- [Excerpts from a dataset]
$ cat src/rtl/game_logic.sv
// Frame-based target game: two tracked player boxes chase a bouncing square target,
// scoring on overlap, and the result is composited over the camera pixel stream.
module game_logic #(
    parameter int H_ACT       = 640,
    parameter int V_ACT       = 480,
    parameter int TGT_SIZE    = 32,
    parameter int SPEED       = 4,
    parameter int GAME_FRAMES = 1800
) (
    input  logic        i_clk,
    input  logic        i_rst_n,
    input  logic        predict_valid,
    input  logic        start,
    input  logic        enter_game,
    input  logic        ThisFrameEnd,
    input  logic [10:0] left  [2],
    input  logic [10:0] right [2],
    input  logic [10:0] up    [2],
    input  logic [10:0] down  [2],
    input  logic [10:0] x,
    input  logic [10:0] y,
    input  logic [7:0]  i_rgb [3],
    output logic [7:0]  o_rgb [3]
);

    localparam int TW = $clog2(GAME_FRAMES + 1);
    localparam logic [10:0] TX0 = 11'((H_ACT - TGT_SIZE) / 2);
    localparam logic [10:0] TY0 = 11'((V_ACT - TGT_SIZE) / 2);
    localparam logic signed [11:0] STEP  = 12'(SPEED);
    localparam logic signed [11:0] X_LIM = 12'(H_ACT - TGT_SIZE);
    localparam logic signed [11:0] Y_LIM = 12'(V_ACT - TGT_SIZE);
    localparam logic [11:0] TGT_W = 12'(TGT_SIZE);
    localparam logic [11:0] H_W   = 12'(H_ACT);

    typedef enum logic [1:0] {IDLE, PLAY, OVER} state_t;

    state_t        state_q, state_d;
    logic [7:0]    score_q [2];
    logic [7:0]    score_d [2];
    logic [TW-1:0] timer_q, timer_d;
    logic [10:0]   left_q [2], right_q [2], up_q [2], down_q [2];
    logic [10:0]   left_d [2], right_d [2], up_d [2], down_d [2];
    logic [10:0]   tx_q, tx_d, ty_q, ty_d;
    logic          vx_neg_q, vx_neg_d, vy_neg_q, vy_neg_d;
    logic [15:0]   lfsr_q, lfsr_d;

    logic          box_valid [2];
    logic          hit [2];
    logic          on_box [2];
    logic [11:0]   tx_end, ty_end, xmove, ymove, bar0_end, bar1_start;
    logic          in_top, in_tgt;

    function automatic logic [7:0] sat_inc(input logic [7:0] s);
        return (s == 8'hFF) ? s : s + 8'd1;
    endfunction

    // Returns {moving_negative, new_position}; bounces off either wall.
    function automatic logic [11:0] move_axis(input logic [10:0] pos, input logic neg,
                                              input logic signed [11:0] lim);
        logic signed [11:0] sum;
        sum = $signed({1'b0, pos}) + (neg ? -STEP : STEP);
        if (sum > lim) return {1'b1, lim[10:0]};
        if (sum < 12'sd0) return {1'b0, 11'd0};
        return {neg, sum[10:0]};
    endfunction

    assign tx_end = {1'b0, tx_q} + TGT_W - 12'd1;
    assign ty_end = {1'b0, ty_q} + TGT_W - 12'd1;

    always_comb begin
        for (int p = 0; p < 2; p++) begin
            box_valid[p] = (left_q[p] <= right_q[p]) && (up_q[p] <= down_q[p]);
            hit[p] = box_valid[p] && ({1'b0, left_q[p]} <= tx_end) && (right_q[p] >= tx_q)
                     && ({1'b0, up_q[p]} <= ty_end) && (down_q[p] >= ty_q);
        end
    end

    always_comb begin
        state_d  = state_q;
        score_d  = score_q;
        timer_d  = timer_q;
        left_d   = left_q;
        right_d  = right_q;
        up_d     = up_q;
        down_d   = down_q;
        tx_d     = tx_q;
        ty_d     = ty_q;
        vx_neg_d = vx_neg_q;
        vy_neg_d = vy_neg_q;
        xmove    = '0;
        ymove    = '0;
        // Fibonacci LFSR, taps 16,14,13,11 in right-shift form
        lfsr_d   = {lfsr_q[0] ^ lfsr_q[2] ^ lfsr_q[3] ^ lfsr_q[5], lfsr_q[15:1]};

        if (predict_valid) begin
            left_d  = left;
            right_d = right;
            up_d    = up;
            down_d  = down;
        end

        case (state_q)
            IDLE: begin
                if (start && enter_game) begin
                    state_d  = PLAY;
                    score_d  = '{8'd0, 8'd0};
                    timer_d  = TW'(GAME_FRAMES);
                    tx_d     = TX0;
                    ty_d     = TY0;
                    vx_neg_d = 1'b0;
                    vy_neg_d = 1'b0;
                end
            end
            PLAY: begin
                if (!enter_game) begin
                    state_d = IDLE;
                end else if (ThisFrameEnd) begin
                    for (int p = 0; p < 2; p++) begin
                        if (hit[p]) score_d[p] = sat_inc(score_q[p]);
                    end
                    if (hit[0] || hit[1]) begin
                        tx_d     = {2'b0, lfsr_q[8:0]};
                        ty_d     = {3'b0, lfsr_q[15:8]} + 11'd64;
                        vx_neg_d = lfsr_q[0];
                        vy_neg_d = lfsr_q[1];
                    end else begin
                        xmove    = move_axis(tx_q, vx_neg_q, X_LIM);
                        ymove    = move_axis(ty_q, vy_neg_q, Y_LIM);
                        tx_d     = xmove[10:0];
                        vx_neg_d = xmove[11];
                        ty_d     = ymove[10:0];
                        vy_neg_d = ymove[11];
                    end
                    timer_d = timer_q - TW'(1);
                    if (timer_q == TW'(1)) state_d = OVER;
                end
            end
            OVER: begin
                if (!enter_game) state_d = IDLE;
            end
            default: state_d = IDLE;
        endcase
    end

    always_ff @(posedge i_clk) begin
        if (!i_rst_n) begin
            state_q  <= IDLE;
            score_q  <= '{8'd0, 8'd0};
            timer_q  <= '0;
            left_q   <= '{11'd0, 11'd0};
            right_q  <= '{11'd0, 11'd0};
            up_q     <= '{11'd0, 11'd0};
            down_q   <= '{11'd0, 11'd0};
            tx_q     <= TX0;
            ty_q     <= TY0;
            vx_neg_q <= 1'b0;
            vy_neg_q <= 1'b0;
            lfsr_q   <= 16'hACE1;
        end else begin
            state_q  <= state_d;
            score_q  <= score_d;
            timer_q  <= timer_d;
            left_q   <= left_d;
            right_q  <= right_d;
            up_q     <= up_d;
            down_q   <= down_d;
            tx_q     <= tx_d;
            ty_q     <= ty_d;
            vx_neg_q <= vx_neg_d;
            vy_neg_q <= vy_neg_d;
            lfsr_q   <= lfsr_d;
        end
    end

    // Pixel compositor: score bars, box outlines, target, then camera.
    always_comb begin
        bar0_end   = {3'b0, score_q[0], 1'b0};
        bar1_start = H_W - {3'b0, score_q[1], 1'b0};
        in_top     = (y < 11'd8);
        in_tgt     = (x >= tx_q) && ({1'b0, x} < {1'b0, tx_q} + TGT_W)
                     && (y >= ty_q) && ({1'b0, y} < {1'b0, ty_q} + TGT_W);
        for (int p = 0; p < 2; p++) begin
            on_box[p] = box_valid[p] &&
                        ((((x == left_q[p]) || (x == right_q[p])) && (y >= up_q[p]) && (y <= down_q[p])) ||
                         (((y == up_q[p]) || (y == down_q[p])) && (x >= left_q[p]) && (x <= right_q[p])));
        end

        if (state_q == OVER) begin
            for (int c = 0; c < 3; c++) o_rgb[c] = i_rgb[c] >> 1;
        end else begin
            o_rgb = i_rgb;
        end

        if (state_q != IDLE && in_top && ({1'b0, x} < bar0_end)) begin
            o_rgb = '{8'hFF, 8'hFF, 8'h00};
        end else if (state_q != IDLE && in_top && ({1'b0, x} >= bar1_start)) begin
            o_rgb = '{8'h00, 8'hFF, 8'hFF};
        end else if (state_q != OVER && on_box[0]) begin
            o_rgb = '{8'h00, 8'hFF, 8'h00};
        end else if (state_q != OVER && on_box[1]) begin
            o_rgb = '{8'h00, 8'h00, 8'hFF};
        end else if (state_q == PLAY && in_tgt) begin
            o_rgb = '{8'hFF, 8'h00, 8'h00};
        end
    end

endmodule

...

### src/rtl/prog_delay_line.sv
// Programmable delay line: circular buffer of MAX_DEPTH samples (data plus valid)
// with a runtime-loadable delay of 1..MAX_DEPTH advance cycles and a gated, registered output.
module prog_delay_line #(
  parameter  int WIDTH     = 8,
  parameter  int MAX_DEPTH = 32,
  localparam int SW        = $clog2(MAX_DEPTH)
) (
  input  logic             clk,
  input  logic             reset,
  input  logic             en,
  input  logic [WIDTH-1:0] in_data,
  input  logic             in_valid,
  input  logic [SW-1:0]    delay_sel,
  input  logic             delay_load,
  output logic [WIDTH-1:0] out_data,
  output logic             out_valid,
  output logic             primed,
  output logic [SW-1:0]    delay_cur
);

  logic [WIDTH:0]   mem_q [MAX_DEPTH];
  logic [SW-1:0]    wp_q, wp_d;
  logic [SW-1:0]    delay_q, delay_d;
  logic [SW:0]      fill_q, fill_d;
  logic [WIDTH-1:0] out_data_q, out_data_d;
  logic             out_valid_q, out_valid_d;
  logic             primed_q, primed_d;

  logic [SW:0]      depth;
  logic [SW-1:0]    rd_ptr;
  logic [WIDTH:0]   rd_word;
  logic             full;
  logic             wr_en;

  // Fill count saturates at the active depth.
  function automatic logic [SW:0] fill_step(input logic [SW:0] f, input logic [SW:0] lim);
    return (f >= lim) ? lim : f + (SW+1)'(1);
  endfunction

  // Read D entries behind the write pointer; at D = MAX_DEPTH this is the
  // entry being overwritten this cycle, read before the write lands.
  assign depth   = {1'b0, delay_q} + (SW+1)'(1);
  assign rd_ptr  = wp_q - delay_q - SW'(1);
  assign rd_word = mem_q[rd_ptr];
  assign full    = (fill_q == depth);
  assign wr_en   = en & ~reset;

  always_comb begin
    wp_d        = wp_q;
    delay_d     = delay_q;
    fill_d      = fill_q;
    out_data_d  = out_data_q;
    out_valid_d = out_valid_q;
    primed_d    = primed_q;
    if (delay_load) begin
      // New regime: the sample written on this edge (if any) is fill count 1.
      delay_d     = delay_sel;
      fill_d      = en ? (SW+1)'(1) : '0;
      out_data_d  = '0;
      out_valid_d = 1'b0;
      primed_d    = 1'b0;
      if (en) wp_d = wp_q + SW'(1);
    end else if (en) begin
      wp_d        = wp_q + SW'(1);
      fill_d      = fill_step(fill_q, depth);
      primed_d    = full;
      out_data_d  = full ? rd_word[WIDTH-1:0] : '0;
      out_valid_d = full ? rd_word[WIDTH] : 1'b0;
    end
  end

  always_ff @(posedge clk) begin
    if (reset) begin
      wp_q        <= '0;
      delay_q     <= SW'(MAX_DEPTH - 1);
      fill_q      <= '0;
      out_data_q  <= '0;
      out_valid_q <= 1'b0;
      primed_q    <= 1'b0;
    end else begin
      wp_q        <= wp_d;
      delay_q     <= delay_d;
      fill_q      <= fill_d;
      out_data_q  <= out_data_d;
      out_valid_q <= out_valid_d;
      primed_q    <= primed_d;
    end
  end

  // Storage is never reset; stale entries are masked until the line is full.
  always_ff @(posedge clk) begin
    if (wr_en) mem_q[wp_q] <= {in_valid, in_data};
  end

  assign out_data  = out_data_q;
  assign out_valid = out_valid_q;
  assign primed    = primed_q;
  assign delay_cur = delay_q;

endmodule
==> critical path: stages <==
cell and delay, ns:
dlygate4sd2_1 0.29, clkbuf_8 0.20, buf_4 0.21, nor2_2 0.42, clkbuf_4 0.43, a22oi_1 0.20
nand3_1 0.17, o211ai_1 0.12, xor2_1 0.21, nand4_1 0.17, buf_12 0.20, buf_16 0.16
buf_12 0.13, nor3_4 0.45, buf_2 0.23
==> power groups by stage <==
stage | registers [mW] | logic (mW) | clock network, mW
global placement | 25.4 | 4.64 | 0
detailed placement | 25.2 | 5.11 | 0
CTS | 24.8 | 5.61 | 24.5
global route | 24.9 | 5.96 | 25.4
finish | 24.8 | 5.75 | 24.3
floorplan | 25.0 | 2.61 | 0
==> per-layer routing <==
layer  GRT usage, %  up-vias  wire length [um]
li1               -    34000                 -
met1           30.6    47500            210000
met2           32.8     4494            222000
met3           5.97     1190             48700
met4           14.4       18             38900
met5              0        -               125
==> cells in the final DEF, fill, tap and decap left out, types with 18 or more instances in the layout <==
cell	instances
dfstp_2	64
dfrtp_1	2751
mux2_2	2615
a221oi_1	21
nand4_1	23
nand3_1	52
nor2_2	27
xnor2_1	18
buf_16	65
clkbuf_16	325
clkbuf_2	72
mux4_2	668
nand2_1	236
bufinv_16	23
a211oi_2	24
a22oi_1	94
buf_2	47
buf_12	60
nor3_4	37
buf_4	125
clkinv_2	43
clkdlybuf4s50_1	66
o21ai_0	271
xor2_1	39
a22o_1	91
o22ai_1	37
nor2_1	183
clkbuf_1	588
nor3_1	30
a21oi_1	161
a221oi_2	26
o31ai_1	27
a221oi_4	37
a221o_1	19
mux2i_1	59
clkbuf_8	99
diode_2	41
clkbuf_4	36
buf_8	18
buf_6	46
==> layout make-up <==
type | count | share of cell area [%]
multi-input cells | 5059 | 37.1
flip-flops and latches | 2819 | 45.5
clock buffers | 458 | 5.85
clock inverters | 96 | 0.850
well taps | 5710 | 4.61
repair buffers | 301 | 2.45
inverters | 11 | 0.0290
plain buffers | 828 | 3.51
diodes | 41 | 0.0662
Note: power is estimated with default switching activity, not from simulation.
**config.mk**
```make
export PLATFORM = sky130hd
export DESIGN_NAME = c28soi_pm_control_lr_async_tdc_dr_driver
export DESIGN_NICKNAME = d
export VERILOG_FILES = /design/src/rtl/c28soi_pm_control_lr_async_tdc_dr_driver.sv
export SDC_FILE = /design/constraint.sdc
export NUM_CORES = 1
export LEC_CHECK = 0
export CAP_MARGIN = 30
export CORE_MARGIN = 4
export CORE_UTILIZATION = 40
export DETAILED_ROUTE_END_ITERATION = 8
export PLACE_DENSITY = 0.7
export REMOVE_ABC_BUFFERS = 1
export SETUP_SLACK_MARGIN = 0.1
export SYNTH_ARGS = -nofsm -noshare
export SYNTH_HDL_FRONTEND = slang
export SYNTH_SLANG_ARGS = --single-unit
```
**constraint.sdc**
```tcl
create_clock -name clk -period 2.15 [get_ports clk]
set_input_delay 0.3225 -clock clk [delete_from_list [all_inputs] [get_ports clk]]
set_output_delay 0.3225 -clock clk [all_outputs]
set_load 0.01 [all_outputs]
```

---

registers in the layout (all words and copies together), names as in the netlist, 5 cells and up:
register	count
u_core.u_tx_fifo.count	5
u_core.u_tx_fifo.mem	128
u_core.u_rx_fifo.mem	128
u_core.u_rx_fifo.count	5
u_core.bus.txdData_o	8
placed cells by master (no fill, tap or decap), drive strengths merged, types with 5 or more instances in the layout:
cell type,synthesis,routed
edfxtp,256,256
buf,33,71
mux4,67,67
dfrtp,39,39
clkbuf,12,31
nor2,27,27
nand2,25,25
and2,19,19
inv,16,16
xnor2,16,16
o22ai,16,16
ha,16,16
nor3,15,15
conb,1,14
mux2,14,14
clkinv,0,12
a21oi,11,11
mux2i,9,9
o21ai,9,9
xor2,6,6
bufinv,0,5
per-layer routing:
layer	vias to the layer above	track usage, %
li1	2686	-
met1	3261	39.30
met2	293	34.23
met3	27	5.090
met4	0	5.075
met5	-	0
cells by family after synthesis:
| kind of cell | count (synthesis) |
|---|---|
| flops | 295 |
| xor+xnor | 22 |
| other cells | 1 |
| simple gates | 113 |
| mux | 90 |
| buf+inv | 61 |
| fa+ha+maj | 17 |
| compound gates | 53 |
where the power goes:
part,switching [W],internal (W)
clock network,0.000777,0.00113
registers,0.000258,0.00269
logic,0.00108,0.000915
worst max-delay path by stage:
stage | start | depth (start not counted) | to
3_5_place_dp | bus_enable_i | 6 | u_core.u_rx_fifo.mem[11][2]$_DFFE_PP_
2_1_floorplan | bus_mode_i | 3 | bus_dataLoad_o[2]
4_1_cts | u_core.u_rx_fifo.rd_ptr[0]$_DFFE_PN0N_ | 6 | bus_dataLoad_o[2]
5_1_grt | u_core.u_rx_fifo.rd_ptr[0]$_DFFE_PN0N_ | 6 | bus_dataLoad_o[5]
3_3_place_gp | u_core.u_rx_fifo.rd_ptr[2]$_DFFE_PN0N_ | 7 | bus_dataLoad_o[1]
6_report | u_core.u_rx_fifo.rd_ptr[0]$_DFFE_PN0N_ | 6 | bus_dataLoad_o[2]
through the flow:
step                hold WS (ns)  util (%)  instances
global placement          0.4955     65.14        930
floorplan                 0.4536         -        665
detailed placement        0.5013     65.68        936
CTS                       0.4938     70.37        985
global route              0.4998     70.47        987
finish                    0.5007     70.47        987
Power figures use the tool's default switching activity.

- [PROBLEM] Out of the entries, report each line that contains the word "flops".

- [OUTPUT BELOW]
flip-flops and latches | 2819 | 45.5
| flops | 295 |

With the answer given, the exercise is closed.